*** Opening of EXCERPTED RECORDS ***

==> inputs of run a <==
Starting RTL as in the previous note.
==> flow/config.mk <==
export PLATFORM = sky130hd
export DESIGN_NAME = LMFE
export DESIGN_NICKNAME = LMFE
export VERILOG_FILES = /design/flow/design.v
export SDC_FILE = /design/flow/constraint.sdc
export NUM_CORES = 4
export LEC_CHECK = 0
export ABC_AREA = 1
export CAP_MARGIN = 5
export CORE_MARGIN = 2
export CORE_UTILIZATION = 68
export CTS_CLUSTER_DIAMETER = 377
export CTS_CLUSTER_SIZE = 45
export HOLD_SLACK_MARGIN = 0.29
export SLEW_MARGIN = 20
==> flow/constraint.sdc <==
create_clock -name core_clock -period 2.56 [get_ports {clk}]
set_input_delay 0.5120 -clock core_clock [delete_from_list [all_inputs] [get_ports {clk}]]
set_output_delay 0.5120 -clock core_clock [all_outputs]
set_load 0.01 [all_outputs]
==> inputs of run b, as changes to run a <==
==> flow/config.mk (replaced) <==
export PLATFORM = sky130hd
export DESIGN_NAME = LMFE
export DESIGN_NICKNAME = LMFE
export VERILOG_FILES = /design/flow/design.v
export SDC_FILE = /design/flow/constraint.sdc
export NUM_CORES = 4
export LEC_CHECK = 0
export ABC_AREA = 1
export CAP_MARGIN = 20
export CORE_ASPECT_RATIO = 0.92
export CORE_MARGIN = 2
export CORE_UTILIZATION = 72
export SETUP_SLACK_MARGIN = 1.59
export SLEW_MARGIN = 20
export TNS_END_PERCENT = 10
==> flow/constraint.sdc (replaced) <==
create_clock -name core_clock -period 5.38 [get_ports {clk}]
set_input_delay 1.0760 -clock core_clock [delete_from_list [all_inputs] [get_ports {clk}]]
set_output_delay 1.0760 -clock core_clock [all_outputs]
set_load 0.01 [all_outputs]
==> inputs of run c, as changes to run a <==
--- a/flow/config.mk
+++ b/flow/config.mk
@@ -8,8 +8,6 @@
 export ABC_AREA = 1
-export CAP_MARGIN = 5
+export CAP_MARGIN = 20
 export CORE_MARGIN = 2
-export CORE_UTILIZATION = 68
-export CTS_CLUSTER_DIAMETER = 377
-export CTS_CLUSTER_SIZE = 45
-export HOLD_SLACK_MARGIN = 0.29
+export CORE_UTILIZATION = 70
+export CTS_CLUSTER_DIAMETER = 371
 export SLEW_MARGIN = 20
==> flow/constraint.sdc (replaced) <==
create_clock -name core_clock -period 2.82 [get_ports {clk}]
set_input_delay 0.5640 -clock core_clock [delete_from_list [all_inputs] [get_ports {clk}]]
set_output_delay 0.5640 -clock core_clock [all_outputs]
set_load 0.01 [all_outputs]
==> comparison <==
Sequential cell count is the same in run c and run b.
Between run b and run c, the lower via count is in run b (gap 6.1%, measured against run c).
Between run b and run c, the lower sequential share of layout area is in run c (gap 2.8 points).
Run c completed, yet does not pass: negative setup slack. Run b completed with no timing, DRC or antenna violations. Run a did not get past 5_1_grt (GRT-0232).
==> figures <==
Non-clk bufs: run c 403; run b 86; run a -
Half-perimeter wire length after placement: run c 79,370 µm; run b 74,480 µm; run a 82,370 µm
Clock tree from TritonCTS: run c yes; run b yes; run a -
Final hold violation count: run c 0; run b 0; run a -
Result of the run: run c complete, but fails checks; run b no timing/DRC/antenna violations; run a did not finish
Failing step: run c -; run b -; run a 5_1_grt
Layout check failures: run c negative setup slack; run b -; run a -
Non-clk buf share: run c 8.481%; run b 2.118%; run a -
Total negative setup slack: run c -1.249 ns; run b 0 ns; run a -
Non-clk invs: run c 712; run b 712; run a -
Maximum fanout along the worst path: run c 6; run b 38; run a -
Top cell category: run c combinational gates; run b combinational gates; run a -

*** Close of EXCERPTED RECORDS ***

Check every line of the entries above for the word "negative" and report how many lines contain it, giving the number only.

3